I started using social networking when I was around 10 or 11 years old. I met my boyfriend online and found some support and strategies for mental health and addiction problems which have helped me to an extent. However, I have been exposed to things I shouldn’t have seen from a young age, for example, men and women sending me sexual content on the internet and people attempting to groom me.  

 Fig. 2 These are some mild examples of the kind of messages I get online. This is not uncommon – almost half of children have seen harmful content online and I used to get these kinds of messages daily.   

SOCIAL MEDIA - THE GOOD, THE BAD AND THE UGLY "Young people can also be exposed to inappropriate materials such as nudes, pornography, grooming, bullying, hate and the promotion of violence." Click To Tweet

Impact on young people  

Young people’s mental health is negatively impacted by social networking. I have always struggled with my mental health and have self-harmed in the past, seeing self-harm content online has made me relapse and harm myself on several occasions. This content did not cause my mental health problems, but it made them worse. 

In 2017 14-year-old Molly Russell killed herself after viewing content about suicide and self-harm. Molly tweeted an image of a young girl standing alone looking up at the stars and the caption read ' I'm ready to become one of the stars.' Instead of talking to her friends and family she looked for support online and found none.   

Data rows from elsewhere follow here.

**config.mk**
```make
export PLATFORM = sky130hd
export DESIGN_NAME = status_write_scheduler_flat
export DESIGN_NICKNAME = d
export VERILOG_FILES = /design/src/rtl/status_ctrl_pkg.sv /design/src/rtl/status_write_scheduler_if.sv /design/src/rtl/flag_inflight_counter.sv /design/src/rtl/status_write_scheduler.sv /design/src/flat_wrapper.sv
export SDC_FILE = /design/constraint.sdc
export NUM_CORES = 1
export LEC_CHECK = 0
export ABC_AREA = 0
export CAP_MARGIN = 20
export CELL_PAD_IN_SITES_DETAIL_PLACEMENT = 1
export CELL_PAD_IN_SITES_GLOBAL_PLACEMENT = 1
export CORE_MARGIN = 2
export CORE_UTILIZATION = 43
export CTS_BUF_LIST = sky130_fd_sc_hd__clkbuf_8
export DETAILED_ROUTE_END_ITERATION = 6
export DONT_BUFFER_PORTS = 1
export PLACE_DENSITY_LB_ADDON = 0.1
export SLEW_MARGIN = 25
export SYNTH_ARGS = -nofsm -noshare
export SYNTH_HDL_FRONTEND = slang
export SYNTH_SLANG_ARGS = --single-unit
```
**constraint.sdc**
```tcl
create_clock -name clk -period 2.1 [get_ports clk]
set_clock_uncertainty 0.15 [all_clocks]
set_input_delay 0.21 -clock clk [delete_from_list [all_inputs] [get_ports clk]]
set_output_delay 0.21 -clock clk [all_outputs]
set_load 0.01 [all_outputs]
```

I do not believe that the advantages of social media outweigh the disadvantages. Companies could do so much more to safeguard their websites. For example, manage what people put on these social media platforms, take down harmful videos and pictures, and stick to age restrictions by verifying age properly. Educators and parents also need to be more involved with their children's social media lives so that they know what their child is seeing and look for signs that anything negative is going on that they have not talked about.“ 

Sarah's research clearly highlights the challenges young people face as they navigate social media. Her story represents many young people today…

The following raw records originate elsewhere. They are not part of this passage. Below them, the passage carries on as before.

==> src/rtl/pwm_sample_decoder.sv <==
// PWM duty-cycle receiver: aligns to frame starts and recovers one
// SAMPLE_W-bit sample per 2^SAMPLE_W-clock frame on a valid/ready port.
// Ports:
//   CLK100MHZ    system clock (rising edge)
//   CPU_RESETN   asynchronous active-low reset
//   pwm_in       asynchronous PWM bitstream
//   sample_data  recovered sample (high clocks in the frame)
//   sample_valid sample_data holds an unconsumed sample
//   sample_ready consumer accepts when valid && ready
//   sample_err   frame behind sample_data was misaligned or saturated
//   overrun      1-cycle pulse: unconsumed sample overwritten
//   locked       high while in LOCKED
module pwm_sample_decoder #(
   parameter int SAMPLE_W  = 11,
   parameter int ALIGN_TOL = 2,
   parameter int MAX_ERR   = 3
) (
   input  logic                CLK100MHZ,
   input  logic                CPU_RESETN,
   input  logic                pwm_in,
   output logic [SAMPLE_W-1:0] sample_data,
   output logic                sample_valid,
   input  logic                sample_ready,
   output logic                sample_err,
   output logic                overrun,
   output logic                locked
);

   localparam int EW = $clog2(MAX_ERR + 1);
   localparam logic [SAMPLE_W-1:0] CNT_MAX = '1;
   localparam logic [SAMPLE_W-1:0] TOL     = SAMPLE_W'(ALIGN_TOL);
   localparam logic [EW-1:0]       ERR_LIM = EW'(MAX_ERR);

   typedef enum logic {HUNT, LOCKED} state_t;

   state_t              state;
   logic                sync1, s, s_d;
   logic [SAMPLE_W-1:0] frame_cnt;
   logic [SAMPLE_W-1:0] high_cnt;
   logic                frame_err;
   logic [EW-1:0]       err_cnt;

   logic                rise;
   logic                in_window;
   logic                sat;
   logic [SAMPLE_W-1:0] high_nxt;
   logic                err_nxt;
   logic                frame_end;
   logic [EW-1:0]       err_inc;

   always_comb begin
      rise      = s && !s_d;
      // Edges are tolerated within TOL clocks either side of the boundary.
      in_window = (frame_cnt <= TOL) || (frame_cnt > (CNT_MAX - TOL));
      // A fully-high frame cannot be represented; clamp and flag it.
      sat       = s && (high_cnt == CNT_MAX);
      high_nxt  = sat ? CNT_MAX
                      : high_cnt + {{(SAMPLE_W-1){1'b0}}, s};
      err_nxt   = frame_err || sat || (rise && !in_window);
      frame_end = (state == LOCKED) && (frame_cnt == CNT_MAX);
      err_inc   = err_cnt + EW'(1);
   end

   always_ff @(posedge CLK100MHZ or negedge CPU_RESETN) begin
      if (!CPU_RESETN) begin
         state        <= HUNT;
         sync1        <= 1'b0;
         s            <= 1'b0;
         s_d          <= 1'b0;
         frame_cnt    <= '0;
         high_cnt     <= '0;
         frame_err    <= 1'b0;
         err_cnt      <= '0;
         sample_data  <= '0;
         sample_valid <= 1'b0;
         sample_err   <= 1'b0;
         overrun      <= 1'b0;
         locked       <= 1'b0;
      end else begin
         sync1   <= pwm_in;
         s       <= sync1;
         s_d     <= s;
         overrun <= 1'b0;

         if (sample_valid && sample_ready)
            sample_valid <= 1'b0;

         unique case (state)
            HUNT: begin
               frame_cnt <= '0;
               high_cnt  <= '0;
               frame_err <= 1'b0;
               err_cnt   <= '0;
               locked    <= 1'b0;
               // The rising clock itself is position 0 of the frame.
               if (rise) begin
                  state     <= LOCKED;
                  locked    <= 1'b1;
                  frame_cnt <= SAMPLE_W'(1);
                  high_cnt  <= SAMPLE_W'(1);
               end
            end

            LOCKED: begin
               frame_cnt <= frame_cnt + SAMPLE_W'(1);
               if (frame_end) begin
                  sample_data  <= high_nxt;
                  sample_err   <= err_nxt;
                  sample_valid <= 1'b1;
                  overrun      <= sample_valid && !sample_ready;
                  high_cnt     <= '0;
                  frame_err    <= 1'b0;
                  if (err_nxt) begin
                     if (err_inc == ERR_LIM) begin
                        state     <= HUNT;
                        locked    <= 1'b0;
                        err_cnt   <= '0;
                        frame_cnt <= '0;
                     end else begin
                        err_cnt <= err_inc;
                     end
                  end else begin
                     err_cnt <= '0;
                  end
               end else begin
                  high_cnt  <= high_nxt;
                  frame_err <= err_nxt;
               end
            end

            default: state <= HUNT;
         endcase
      end
   end

endmodule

Guiding Children to Safe Online Spaces

We can’t necessarily control content on social media, but establishing good boundaries to equip us to make good viewing choices and teaching our young people do the same is a good starting point. Here are some steps to help achieve that:

Open Communication: Establish a dialogue about online safety early on. Encourage children to share their online experiences and express any concerns.

Education: Teach children about the risks of sharing personal information, the importance of privacy settings, and how to recognise suspicious behaviour online.

Parental Controls: Utilise parental control features to monitor and limit what children can access online.

Safe Browsing: Set up safe search options on browsers and educate children about using trusted sources for information and entertainment.

Cyber Etiquette: Instil a sense of responsibility for their actions online, including respect for others and understanding the permanence of their digital footprint.

Emergency Plan: Make sure children know what to do if they encounter something upsetting or dangerous online, including who to tell and how to report it.

Lead by Example: Model positive online behaviour. Children learn from observing, so demonstrate safe and respectful internet use.

Stay Informed: Keep up-to-date with the latest online trends and potential risks to better guide and protect your children.

By taking these proactive steps, we can create a safer online environment for our children, allowing them to explore, learn, and connect securely. Remember, the key is not just to impose rules, but to empower children with the understanding and skills they need to protect themselves online. For more detailed guidance and resources, organisations like NSPCCGOV.UKUNICEF, and Action for Children offer comprehensive advice and tools for parents and caregivers.

Sarah is one of the young people we support and work with at Fresh Start in Education. *Names have been changed for safety reasons.